Saved data entries
==> src/design/rtc_wake_regs.svh <==
// Register map, field positions, reset values and timing counts
`ifndef RTC_WAKE_REGS_SVH
`define RTC_WAKE_REGS_SVH
`define RTC_IDX_CTRL 4'h0
`define RTC_IDX_TIME 4'h1
`define RTC_IDX_DATE 4'h2
`define RTC_IDX_ATIME 4'h3
`define RTC_IDX_ADATE 4'h4
`define RTC_IDX_CFG 4'h5
`define RTC_IDX_STATUS 4'h6
`define RTC_IDX_MASK 4'h7
`define RTC_IDX_DRIFT 4'h8
`define RTC_IDX_PMGT 4'h9
`define RTC_IDX_SCRATCH 4'hA
`define RTC_IDX_MSEC 4'hB
`define RTC_ST_ALARM 0
`define RTC_ST_PERIOD 1
`define RTC_ST_WAKEPIN 2
`define RTC_ST_BUSY 8
`define RTC_CFG_WAKEOUT 6
`define RTC_PM_REG 0
`define RTC_PM_BG 1
`define RTC_XTAL_HZ 16'h8000
`define RTC_MS_PER_S 11'h03E8
`define RTC_MS_STEP 16'h03E8
`define RTC_WR_DELAY 2'h2
`define RTC_RST_DATE 8'h01
`define RTC_RST_MON 8'h01
`define RTC_LAST_SEC 8'h59
`define RTC_LAST_HOUR 8'h23
`define RTC_LAST_MON 8'h12
`define RTC_LAST_YEAR 8'h99
`define RTC_LAST_WDAY 3'h6
`endif

==> src/design/rtc_wake_pkg.sv <==
// Types shared by the calendar clock block
package rtc_wake_pkg;
  typedef enum logic [2:0] {AL_OFF, AL_SEC, AL_MIN, AL_HOUR, AL_DAY,
    AL_WEEK} alarm_sel_e;
  typedef enum logic [2:0] {PR_OFF, PR_MS, PR_SEC, PR_MIN, PR_HOUR,
    PR_DAY} period_sel_e;
  typedef struct packed {
    logic [7:0] hr;
    logic [7:0] min;
    logic [7:0] sec;
  } tod_s;
  typedef struct packed {
    logic [2:0] wday;
    logic [7:0] year;
    logic [7:0] mon;
    logic [7:0] date;
  } cal_s;
  typedef struct packed {
    logic xs1, xs2, xs3, pg1, pg2, wk1, wk2, wk3, oe1, oe2;
    logic [15:0] frac;
    logic [9:0] ms;
    tod_s tod;
    cal_s cal;
    tod_s atod;
    logic [2:0] awday;
    logic [7:0] adate;
    logic ctrl_en;
    logic [2:0] alarm_sel;
    logic [2:0] per_sel;
    logic wake_out_en;
    logic [7:0] drift;
    logic [6:0] corr;
    logic corr_neg;
    logic [2:0] status;
    logic [2:0] mask;
    logic pd_reg;
    logic pd_bg;
    logic [31:0] scratch;
    logic pend_v;
    logic [1:0] pend_cnt;
    logic [3:0] pend_addr;
    logic [31:0] pend_data;
    logic [31:0] rdata;
    logic irq;
    logic wake_req;
    logic wake_oe;
    logic reg_off;
  } rtc_state_s;
endpackage : rtc_wake_pkg
**config.mk**
```make
export PLATFORM = sky130hd
export DESIGN_NAME = epsd_dma
export DESIGN_NICKNAME = d
export VERILOG_FILES = /design/src/hdl/epsd_pkg.sv /design/src/hdl/epsd_dma.sv
export VERILOG_INCLUDE_DIRS = /design/src /design/src/hdl
export SDC_FILE = /design/constraint.sdc
export NUM_CORES = 1
export LEC_CHECK = 0
export BUFFER_PORTS_ARGS = -buffer_cell sky130_fd_sc_hd__buf_4
export CAP_MARGIN = 30
export CORE_MARGIN = 1
export CORE_UTILIZATION = 55
export CTS_CLUSTER_SIZE = 10
export DETAILED_ROUTE_END_ITERATION = 8
export GPL_ROUTABILITY_DRIVEN = 0
export PLACE_DENSITY = 0.84
export SLEW_MARGIN = 10
export SYNTH_ARGS = -nofsm -noshare
export SYNTH_HDL_FRONTEND = slang
export SYNTH_SLANG_ARGS = --single-unit
```
**constraint.sdc**
```tcl
create_clock -name ref_clk_in -period 6.91 [get_ports ref_clk_in]
set_input_delay 1.0365 -clock ref_clk_in [delete_from_list [all_inputs] [get_ports ref_clk_in]]
set_output_delay 1.0365 -clock ref_clk_in [all_outputs]
set_load 0.005 [all_outputs]
```
## src/core/cswk_pkg.sv

```systemverilog
// package for the selective-wake control block
// assumes a single 125 MHz clock domain
package cswk_pkg;
   localparam int          CLK_MHZ        = 125;
   localparam int          SILENCE_MS     = 600;
   localparam int          SILENCE_CYC    = SILENCE_MS * 1000 * CLK_MHZ;
   localparam logic [2:0]  MODE_OFF       = 3'h0;
   localparam logic [2:0]  MODE_WK        = 3'h1;
   localparam logic [2:0]  MODE_SWK       = 3'h5;
   localparam logic [5:0]  FRAME_ERROR_COUNT_OVF       = 6'h20;
   localparam logic [5:0]  FRAME_ERROR_COUNT_ZERO      = 6'h00;
   localparam logic [1:0]  TRIM_UNLOCK    = 2'h3;
   localparam logic [7:0]  ADDR_MODE      = 8'h00;
   localparam logic [7:0]  ADDR_STATUS    = 8'h04;
   localparam logic [7:0]  ADDR_CFG       = 8'h08;
   localparam logic [7:0]  ADDR_QUANTA    = 8'h0c;
   localparam logic [7:0]  ADDR_SAMPLE    = 8'h10;
   localparam logic [7:0]  ADDR_CNT_HI    = 8'h14;
   localparam logic [7:0]  ADDR_CNT_LO    = 8'h18;
   localparam logic [7:0]  ADDR_TRIM      = 8'h1c;
   localparam logic [7:0]  ADDR_TRIM_OPT  = 8'h20;
   localparam logic [7:0]  ADDR_FD_FILT   = 8'h24;
   localparam logic [5:0]  QUANTA_RST     = 6'h08;
   localparam logic [5:0]  SAMPLE_RST     = 6'h33;
   localparam logic [7:0]  FD_FILT_RST    = 8'h04;
   typedef enum logic [1:0] {
      SBC_NORMAL  = 2'b00,
      SBC_STOP    = 2'b01,
      SBC_SLEEP   = 2'b10,
      SBC_RESTART = 2'b11
   } cswk_sbc_t;
endpackage : cswk_pkg

```

## src/core/cswk_top.sv

```systemverilog
// selective-wake control: mode remap, wake flags, error counter, osc measure
// assumes frame decode events arrive as one-cycle pulses from a CAN decoder
//
// Contract
// - normal restart: off kept, active becomes 001
// - normal restart: selective codes read 101, error set
// - wake frame in sleep: 101, both wake flags
// - counter overflow wake: error set, count 100000
// - failed config: pattern wakes, error flag set
// - plain wake mode: pattern wakes, flags set
// - other wake source: CAN flags clear, mode kept
// - pattern flag follows frame flag only in silent-window
// - fail-safe forces wake mode, selective off
// - CAN wake: restart asleep, interrupt otherwise
// - decoder timing from quanta, sample, receiver select
// - measure pulse length on transmit input
// - trim writes only when unlocked and measuring
// - tolerant mode ignores fast frames, no wake
// - decoder ready again after fast frame end
// - EDL bit classifies frame type
// - fast dominant needs filter minimum length
// - tolerant off: count up errors, down good
// - tolerant on, hold off: down on good
// - tolerant and hold: counter held zero
// - hold bit cleared at silence timeout
// - silence timeout 0.6 to 1.2 seconds
`timescale 1ns/1ps
module cswk_top #(
   parameter int SILENCE_CYCLES = cswk_pkg::SILENCE_CYC
) (
   input  wire logic        clk_i,
   input  wire logic        rst_i,
   input  wire logic [7:0]  addr_i,
   input  wire logic [31:0] wdata_i,
   input  wire logic        wr_i,
   input  wire logic        rd_i,
   output logic      [31:0] rdata_o,
   input  wire logic [1:0]  sbc_mode_i,
   input  wire logic        fail_safe_i,
   input  wire logic        other_wake_i,
   input  wire logic        bus_active_i,
   input  wire logic        can_transmit_input_i,
   input  wire logic        wake_pattern_i,
   input  wire logic        frame_done_i,
   input  wire logic        frame_ok_i,
   input  wire logic        frame_match_i,
   input  wire logic        edl_bit_i,
   input  wire logic        frame_eof_i,
   input  wire logic [7:0]  dominant_len_i,
   output logic             restart_req_o,
   output logic             wake_irq_o,
   output logic             decoder_busy_o,
   output logic             fast_dominant_o,
   output logic [5:0]       quanta_per_bit_o,
   output logic [5:0]       sample_point_setting_o,
   output logic [1:0]       recovery_clock_select_o,
   output logic             wake_receiver_select_o,
   output logic [2:0]       can_mode_o
);
   logic [2:0]  mode_r;
   logic        swk_config_error_flag_r;
   logic        can_wake_flag_r;
   logic        wake_pattern_flag_r;
   logic        wake_frame_flag_r;
   logic        silence_flag_r;
   logic [5:0]  frame_error_count_r;
   logic        fd_tolerant_enable_r;
   logic        error_count_hold_r;
   logic        osc_measure_enable_r;
   logic [1:0]  trim_unlock_r;
   logic [7:0]  osc_trim_value_r;
   logic [7:0]  osc_trim_option_r;
   logic [7:0]  fd_filter_r;
   logic [15:0] osc_count_r;
   logic [15:0] osc_run_r;
   logic        txd_d_r;
   logic [31:0] silence_cnt_r;
   logic        fd_skip_r;
   logic [1:0]  sbc_prev_r;
   logic        hold_clr_r;
   logic        wake_ev;
   logic        silence_hit;
   logic        trim_open;
   logic        good_frame;
   logic        bad_frame;
   cswk_pkg::cswk_sbc_t sbc;

   assign sbc         = cswk_pkg::cswk_sbc_t'(sbc_mode_i);
   assign silence_hit = (silence_cnt_r == SILENCE_CYCLES - 1);
   assign trim_open   = (trim_unlock_r == cswk_pkg::TRIM_UNLOCK) && osc_measure_enable_r;

   function automatic logic is_swk(input logic [2:0] m);
      is_swk = m[2] && (m != 3'h4);
   endfunction : is_swk

   function automatic logic wr_at(input logic [7:0] a);
      wr_at = wr_i && (addr_i == a);
   endfunction : wr_at

   // frames while the decoder is active; fast frames skipped when tolerant
   assign good_frame = frame_done_i && !fd_skip_r && frame_ok_i && !edl_bit_i;
   assign bad_frame  = frame_done_i && !fd_skip_r && (!frame_ok_i || edl_bit_i)
                       && !fd_tolerant_enable_r;

   // fast-frame skip: set on EDL=1 in tolerant mode, cleared at its end of frame
   always_ff @(posedge clk_i or posedge rst_i) begin
      if (rst_i) begin
         fd_skip_r <= 1'b0;
      end else if (fd_skip_r && frame_eof_i) begin
         fd_skip_r <= 1'b0;
      end else if (fd_tolerant_enable_r && edl_bit_i && frame_done_i) begin
         fd_skip_r <= 1'b1;
      end
   end

   always_ff @(posedge clk_i or posedge rst_i) begin
      if (rst_i) begin
         fast_dominant_o <= 1'b0;
         decoder_busy_o  <= 1'b0;
      end else begin
         fast_dominant_o <= fd_tolerant_enable_r && (dominant_len_i >= fd_filter_r);
         decoder_busy_o  <= fd_skip_r;
      end
   end

   // silence timer
   always_ff @(posedge clk_i or posedge rst_i) begin
      if (rst_i) begin
         silence_cnt_r  <= 32'h0;
         silence_flag_r <= 1'b0;
      end else if (bus_active_i) begin
         silence_cnt_r  <= 32'h0;
         silence_flag_r <= 1'b0;
      end else if (silence_hit) begin
         silence_flag_r <= 1'b1;
      end else begin
         silence_cnt_r <= silence_cnt_r + 32'h1;
      end
   end

   always_ff @(posedge clk_i or posedge rst_i) begin
      if (rst_i) begin
         hold_clr_r <= 1'b0;
      end else begin
         hold_clr_r <= silence_hit && !silence_flag_r && !bus_active_i;
      end
   end

   // error counter
   always_ff @(posedge clk_i or posedge rst_i) begin
      if (rst_i) begin
         frame_error_count_r <= cswk_pkg::FRAME_ERROR_COUNT_ZERO;
      end else if (fd_tolerant_enable_r && error_count_hold_r) begin
         frame_error_count_r <= cswk_pkg::FRAME_ERROR_COUNT_ZERO;
      end else if (bad_frame && frame_error_count_r != cswk_pkg::FRAME_ERROR_COUNT_OVF) begin
         frame_error_count_r <= frame_error_count_r + 6'h1;
      end else if ((good_frame || (fd_tolerant_enable_r && frame_eof_i && fd_skip_r))
                   && frame_error_count_r != cswk_pkg::FRAME_ERROR_COUNT_ZERO
                   && frame_error_count_r != cswk_pkg::FRAME_ERROR_COUNT_OVF) begin
         frame_error_count_r <= frame_error_count_r - 6'h1;
      end
   end

   // oscillator measure
   always_ff @(posedge clk_i or posedge rst_i) begin
      if (rst_i) begin
         txd_d_r     <= 1'b1;
         osc_run_r   <= 16'h0;
         osc_count_r <= 16'h0;
      end else begin
         txd_d_r <= can_transmit_input_i;
         if (osc_measure_enable_r && mode_r == cswk_pkg::MODE_OFF) begin
            if (!can_transmit_input_i) begin
               osc_run_r <= osc_run_r + 16'h1;
            end else if (!txd_d_r) begin
               osc_count_r <= osc_run_r;
               osc_run_r   <= 16'h0;
            end
         end
      end
   end

   // wake and mode control
   assign wake_ev = (sbc != cswk_pkg::SBC_RESTART) && (
      (is_swk(mode_r) && !swk_config_error_flag_r && frame_done_i && frame_match_i
       && frame_ok_i && !edl_bit_i && !fd_skip_r)
      || (is_swk(mode_r) && !swk_config_error_flag_r
          && frame_error_count_r == cswk_pkg::FRAME_ERROR_COUNT_OVF)
      || (mode_r != cswk_pkg::MODE_OFF && mode_r != 3'h4 && wake_pattern_i
          && (!is_swk(mode_r) || swk_config_error_flag_r)));

   always_ff @(posedge clk_i or posedge rst_i) begin
      if (rst_i) begin
         mode_r                  <= cswk_pkg::MODE_OFF;
         swk_config_error_flag_r <= 1'b0;
         can_wake_flag_r         <= 1'b0;
         wake_pattern_flag_r     <= 1'b0;
         wake_frame_flag_r       <= 1'b0;
         sbc_prev_r              <= 2'b00;
         restart_req_o           <= 1'b0;
         wake_irq_o              <= 1'b0;
      end else begin
         sbc_prev_r    <= sbc_mode_i;
         restart_req_o <= 1'b0;
         wake_irq_o    <= 1'b0;
         if (wr_at(cswk_pkg::ADDR_MODE)) begin
            mode_r <= wdata_i[2:0];
         end
         if (wr_at(cswk_pkg::ADDR_STATUS)) begin
            if (wdata_i[0]) swk_config_error_flag_r <= 1'b0;
            if (wdata_i[1]) can_wake_flag_r <= 1'b0;
            if (wdata_i[2]) wake_pattern_flag_r <= 1'b0;
            if (wdata_i[3]) wake_frame_flag_r <= 1'b0;
         end
         if (fail_safe_i) begin
            mode_r <= cswk_pkg::MODE_WK;
         end else if (sbc == cswk_pkg::SBC_RESTART
                      && sbc_prev_r == 2'(cswk_pkg::SBC_NORMAL)) begin
            if (is_swk(mode_r)) begin
               mode_r                  <= cswk_pkg::MODE_SWK;
               swk_config_error_flag_r <= 1'b1;
            end else if (mode_r[2:1] == 2'b01) begin
               mode_r <= cswk_pkg::MODE_WK;
            end
         end
         if (wake_ev) begin
            can_wake_flag_r <= 1'b1;
            if (sbc == cswk_pkg::SBC_SLEEP) begin
               restart_req_o <= 1'b1;
            end else begin
               wake_irq_o <= 1'b1;
            end
            if (wake_pattern_i) begin
               wake_pattern_flag_r <= 1'b1;
            end
            if (is_swk(mode_r) && !swk_config_error_flag_r) begin
               if (frame_error_count_r == cswk_pkg::FRAME_ERROR_COUNT_OVF) begin
                  swk_config_error_flag_r <= 1'b1;
               end else begin
                  wake_frame_flag_r <= 1'b1;
                  if (silence_flag_r) wake_pattern_flag_r <= 1'b1;
               end
            end
         end
         // other wake sources leave CAN flags and mode alone
         if (other_wake_i && sbc == cswk_pkg::SBC_SLEEP) begin
            restart_req_o <= 1'b1;
         end
      end
   end

   // configuration registers
   always_ff @(posedge clk_i or posedge rst_i) begin
      if (rst_i) begin
         fd_tolerant_enable_r    <= 1'b0;
         error_count_hold_r      <= 1'b0;
         osc_measure_enable_r    <= 1'b0;
         trim_unlock_r           <= 2'h0;
         wake_receiver_select_o  <= 1'b0;
         recovery_clock_select_o <= 2'h0;
      end else begin
         if (wr_at(cswk_pkg::ADDR_CFG)) begin
            fd_tolerant_enable_r    <= wdata_i[0];
            error_count_hold_r      <= wdata_i[1];
            osc_measure_enable_r    <= wdata_i[2];
            trim_unlock_r           <= wdata_i[4:3];
            wake_receiver_select_o  <= wdata_i[5];
            recovery_clock_select_o <= wdata_i[7:6];
         end
         if (hold_clr_r) begin
            error_count_hold_r <= 1'b0;
         end
      end
   end

   always_ff @(posedge clk_i or posedge rst_i) begin
      if (rst_i) begin
         quanta_per_bit_o       <= cswk_pkg::QUANTA_RST;
         sample_point_setting_o <= cswk_pkg::SAMPLE_RST;
         fd_filter_r            <= cswk_pkg::FD_FILT_RST;
         osc_trim_value_r       <= 8'h0;
         osc_trim_option_r      <= 8'h0;
      end else begin
         if (wr_at(cswk_pkg::ADDR_QUANTA)) quanta_per_bit_o <= wdata_i[5:0];
         if (wr_at(cswk_pkg::ADDR_SAMPLE)) sample_point_setting_o <= wdata_i[5:0];
         if (wr_at(cswk_pkg::ADDR_FD_FILT)) fd_filter_r <= wdata_i[7:0];
         if (wr_at(cswk_pkg::ADDR_TRIM) && trim_open) osc_trim_value_r <= wdata_i[7:0];
         if (wr_at(cswk_pkg::ADDR_TRIM_OPT) && trim_open) begin
            osc_trim_option_r <= wdata_i[7:0];
         end
      end
   end

   always_ff @(posedge clk_i or posedge rst_i) begin
      if (rst_i) begin
         can_mode_o <= cswk_pkg::MODE_OFF;
      end else begin
         can_mode_o <= mode_r;
      end
   end

   // read port
   always_ff @(posedge clk_i or posedge rst_i) begin
      if (rst_i) begin
         rdata_o <= 32'h0;
      end else if (rd_i) begin
         if (addr_i == cswk_pkg::ADDR_MODE) begin
            rdata_o <= {29'h0, mode_r};
         end else if (addr_i == cswk_pkg::ADDR_STATUS) begin
            rdata_o <= {21'h0, frame_error_count_r, silence_flag_r, wake_frame_flag_r,
                        wake_pattern_flag_r, can_wake_flag_r, swk_config_error_flag_r};
         end else if (addr_i == cswk_pkg::ADDR_CFG) begin
            rdata_o <= {24'h0, recovery_clock_select_o, wake_receiver_select_o,
                        trim_unlock_r, osc_measure_enable_r, error_count_hold_r,
                        fd_tolerant_enable_r};
         end else if (addr_i == cswk_pkg::ADDR_QUANTA) begin
            rdata_o <= {26'h0, quanta_per_bit_o};
         end else if (addr_i == cswk_pkg::ADDR_SAMPLE) begin
            rdata_o <= {26'h0, sample_point_setting_o};
         end else if (addr_i == cswk_pkg::ADDR_CNT_HI) begin
            rdata_o <= {24'h0, osc_count_r[15:8]};
         end else if (addr_i == cswk_pkg::ADDR_CNT_LO) begin
            rdata_o <= {24'h0, osc_count_r[7:0]};
         end else if (addr_i == cswk_pkg::ADDR_TRIM) begin
            rdata_o <= {24'h0, osc_trim_value_r};
         end else if (addr_i == cswk_pkg::ADDR_TRIM_OPT) begin
            rdata_o <= {24'h0, osc_trim_option_r};
         end else if (addr_i == cswk_pkg::ADDR_FD_FILT) begin
            rdata_o <= {24'h0, fd_filter_r};
         end else begin
            rdata_o <= 32'h0;
         end
      end else begin
         rdata_o <= 32'h0;
      end
   end
endmodule : cswk_top

```

## config.mk

```make
export PLATFORM = sky130hd
export DESIGN_NAME = cswk_top
export DESIGN_NICKNAME = d
export VERILOG_FILES = /design/src/core/cswk_pkg.sv /design/src/core/cswk_top.sv
export SDC_FILE = /design/constraint.sdc
export NUM_CORES = 1
export LEC_CHECK = 0
export BUFFER_PORTS_ARGS = -buffer_cell sky130_fd_sc_hd__buf_2
export CAP_MARGIN = 20
export CORE_UTILIZATION = 47
export CTS_CLUSTER_SIZE = 25
export DETAILED_ROUTE_END_ITERATION = 8
export PLACE_DENSITY = 0.68
export SLEW_MARGIN = 0
export SYNTH_ARGS = -nofsm -noshare
export SYNTH_HDL_FRONTEND = slang
export SYNTH_SLANG_ARGS = --single-unit
```

## constraint.sdc

```tcl
create_clock -name clk_i -period 12.6 [get_ports clk_i]
set_input_delay 1.26 -clock clk_i [delete_from_list [all_inputs] [get_ports clk_i]]
set_output_delay 1.26 -clock clk_i [all_outputs]
set_load 0.02 [all_outputs]
```

==> results of run 1 <==
-- sequential cells by signal (all words and copies together) (netlist names), 2 cells and up --
signal	count
recovery_clock_select_o	2
osc_count_r	16
trim_unlock_r	2
sbc_prev_r	2
sample_point_setting_o	6
osc_trim_value_r	8
osc_run_r	16
osc_trim_option_r	8
quanta_per_bit_o	6
frame_error_count_r	6
fd_filter_r	8
silence_cnt_r	32
rdata_o	11
mode_r	3
can_mode_o	3
-- stage by stage --
step	cell area [µm²]	util, %	setup WS, ps	total power [µW]	hold slack [ps]
after floorplan	7640	-	7460	611	375
after global placement	8030	50.7	8860	645	383
after detailed placement	8030	50.7	8830	649	390
after CTS	8680	54.8	9300	1210	398
after global routing	8680	54.8	9160	1250	419
final	8680	54.8	9210	1200	392
-- power groups by stage --
stage               Sequential [µW]  Clock [µW]  Combinational (µW)
global route                    507         585                 156
detailed placement              513           0                 136
finish                          506         555                 136
global placement                513           0                 131
CTS                             506         565                 137
floorplan                       509           0                 103
-- how the worst min path moves through the flow --
stage	end	slack [ps]	depth (start not counted)	start
after floorplan	error_count_hold_r	380	1	hold_clr_r
after global placement	error_count_hold_r	380	1	hold_clr_r
after detailed placement	error_count_hold_r	390	1	hold_clr_r
after CTS	error_count_hold_r	400	1	hold_clr_r
after global routing	error_count_hold_r	420	1	hold_clr_r
final	error_count_hold_r	390	1	hold_clr_r
-- cell usage after synthesis, drive strengths merged (4+ instances only) --
master	n	area share, %
o22ai	9	0.74
a21oi	35	2.3
ha	14	2.3
o211ai	4	0.40
dfstp	7	2.4
nor3	21	1.7
and4	4	0.50
xor2	23	2.7
nor4	5	0.61
nand4	15	1.3
mux2	47	7.0
xnor2	17	2.0
nand2b	5	0.41
and2	9	0.74
nor3b	4	0.40
inv	26	1.3
nand2	86	4.3
nor2	64	3.2
nor4b	8	1.0
a21o	7	0.69
or3	10	0.83
nand3	36	2.4
a22o	7	0.81
clkbuf	18	0.91
dfrtp	138	46
a211oi	4	0.40
or4	4	0.40
o21ai	30	2.0
mux2i	9	1.2
buf	33	2.9
a221oi	6	0.69
a31oi	6	0.50
nor2b	11	0.91
and3	11	0.91
-- final cells by class --
| type | instances | area (µm²) |
|---|---|---|
| fillers | 1419 | 7150 |
| inverters | 26 | 103 |
| clock inverters | 10 | 180 |
| flip-flops and latches | 145 | 3640 |
| clock buffers | 22 | 474 |
| multi-input cells | 563 | 3630 |
| repair buffers | 76 | 390 |
| well taps | 216 | 270 |
-- cell families (layout without fill, tap and decap cells) --
| group | Yosys count | in the layout | share of synthesized area [%] |
|---|---|---|---|
| and+or+nand+nor | 302 | 302 | 20.5 |
| DFF | 145 | 145 | 48.1 |
| AOI/OAI and AO/OA | 129 | 129 | 10.9 |
| buffers and inverters | 77 | 134 | 5.08 |
| muxes | 56 | 56 | 8.18 |
| xor gates and xnor gates | 40 | 40 | 4.63 |
| adders and majority gates | 15 | 15 | 2.58 |
| other | 1 | 21 | 0.0496 |
-- layer usage --
layer | GRT usage [%] | vias to the layer above | share of wire, %
li1 | - | 2801 | -
met3 | 6.32 | 28 | 6.5
met4 | 9.27 | 0 | 1.9
met2 | 36.6 | 195 | 47
met5 | 0 | - | 0
met1 | 31.6 | 2858 | 45
-- critical path: stages --
cell and delay (ps):
buf_2 200, nor4b_2 750, and2_1 310, nor2b_1 750
mux2_2 420
==> results.yml, run 1 <==
status:
  status: "complete, no violations"
yosys:
  synth-seq-cells: 145
  syn_inst: 765
  seq_area_frac_synth_pct: 48.1
  netlist_area_mm2: 0.00757
  postSynth.asyncResetShare_pct: 100
  synth_edf_count: 0
  ys_types: 62
  synth_ff_type: "dfrtp_1"
  syn_area_per_cell_um2: 9.89
  yosysWarnings: 0
global_route:
  antenna_found_initial: 0
  grt_max_degree: 82
  grt_pass1_wl_um: 29700
  grt.total_usage_pct: 23.6
  overflow: 0
  first_global_vias: 5688
sta:
  fmax_mhz: 295
  hold_viol: 0
  fin_tns_setup_ps: 0
  clock_skew_ps: 6.88
  setup_viol: 0
  worstMarginPinSlew_ps: 948
  period_minus_slack_ps: 3390
  max-slew-margin-rel_pct: 35.9
  drv_slew: 0
  period_share_pct: 26.9
  rsz0062_at_grt: "false"
finish:
  layout_commonest_cell: "dfrtp_1"
  final_cell_mix: "138 x dfrtp_1, 86 x nand2_1, 72 x buf_2"
  finalNonFillerCells: 1058
  num_antenna_cells: 0
  drive_above_1_share_pct: 20.7
  area_growth_pct: 14.7
  nets: 908
power_and_ir_drop:
  p_int_uw: 904
  p_clk_share_pct: 46.3
  switchingPower_uw: 294
  netSwitchingFraction_pct: 24.5
  cellPowerDensity_mw_per_mm2: 138
  combPwrFrac_pct: 11.4
  seqPwrFrac_pct: 42.3
  vdd_drop_max_mv: 0.0998
  cellLeakagePower_uw: 0.00401
flow_run:
  maxCapViolCount: 0
die:
  start_util_pct: 47.8
  fp-row-count: 46
  io_pins: 118
  die_x_um: 129
  coreArea_mm2: 0.0158
  die_area_mm2: 0.0166
  die_h_um: 129
route:
  routed_wirelength_um: 18200
  ant_nets: 0
  drcViolationCount: 0
  drtPass1Iterations: 5
  vias: 5882
  via_per_inst: 5.56
  wire_per_inst_um: 17.2
  drtIter0Drc: 609
critical_path:
  path_max_fanout: 14
  r2r_slack_ps: 9780
  startpoint_type: "input port"
  criticalPathCategory: "in -> reg"
  rr_worst_depth: 10
  setup.worst_path.end_class: "register"
  crit_end: "osc_trim_option_r[5]"
  required_ps: 12910
  arrival_ps: 3700
  reg2reg_from: "frame_error_count_r[0]"
  crit_path_start: "addr_i[4]"
  r2r_end: "frame_error_count_r[5]"
cts:
  clk_path_buf_depth: 2
  numCtsBuffers: 17
  clock_latency_ps: 430
  cts_root_buffer: "clkbuf_16"
  clock-sinks: 145
  htreeDepth: 4
  cts_tree: "yes"
  ctsHoldBuffers: 0
  clk_pin_slew_ps: 60
  post_cts_buffers: 0
  cts_resized: 0
hold_path:
  min_path_type: "reg -> reg"
place:
  dp_cells: 1026
  place_congestion: 0.914
  portBuffers: 72
  dp_hpwl_um: 12700
Power figures use the tool's default switching activity.
==> inputs of run 2 (changes only) <==
==> constraint.sdc (replaced) <==
create_clock -name clk_i -period 3.2 [get_ports clk_i]
set_input_delay 0.32 -clock clk_i [delete_from_list [all_inputs] [get_ports clk_i]]
set_output_delay 0.32 -clock clk_i [all_outputs]
set_load 0.02 [all_outputs]
==> run 2 against run 1 <==
  * Design area up 0.61%
  * Clock skew up 5.5 ps
  * Clock power rose to 3.9 times the previous value
  * Power rose to 3.9 times the previous value
  * Critical endpoint is now frame_error_count_r[5]
  * Largest cell class unchanged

> **Assigned task**: Where a line of the records above holds the word "automatic", copy that line.

> **Written response**:
   function automatic logic is_swk(input logic [2:0] m);
   function automatic logic wr_at(input logic [7:0] a);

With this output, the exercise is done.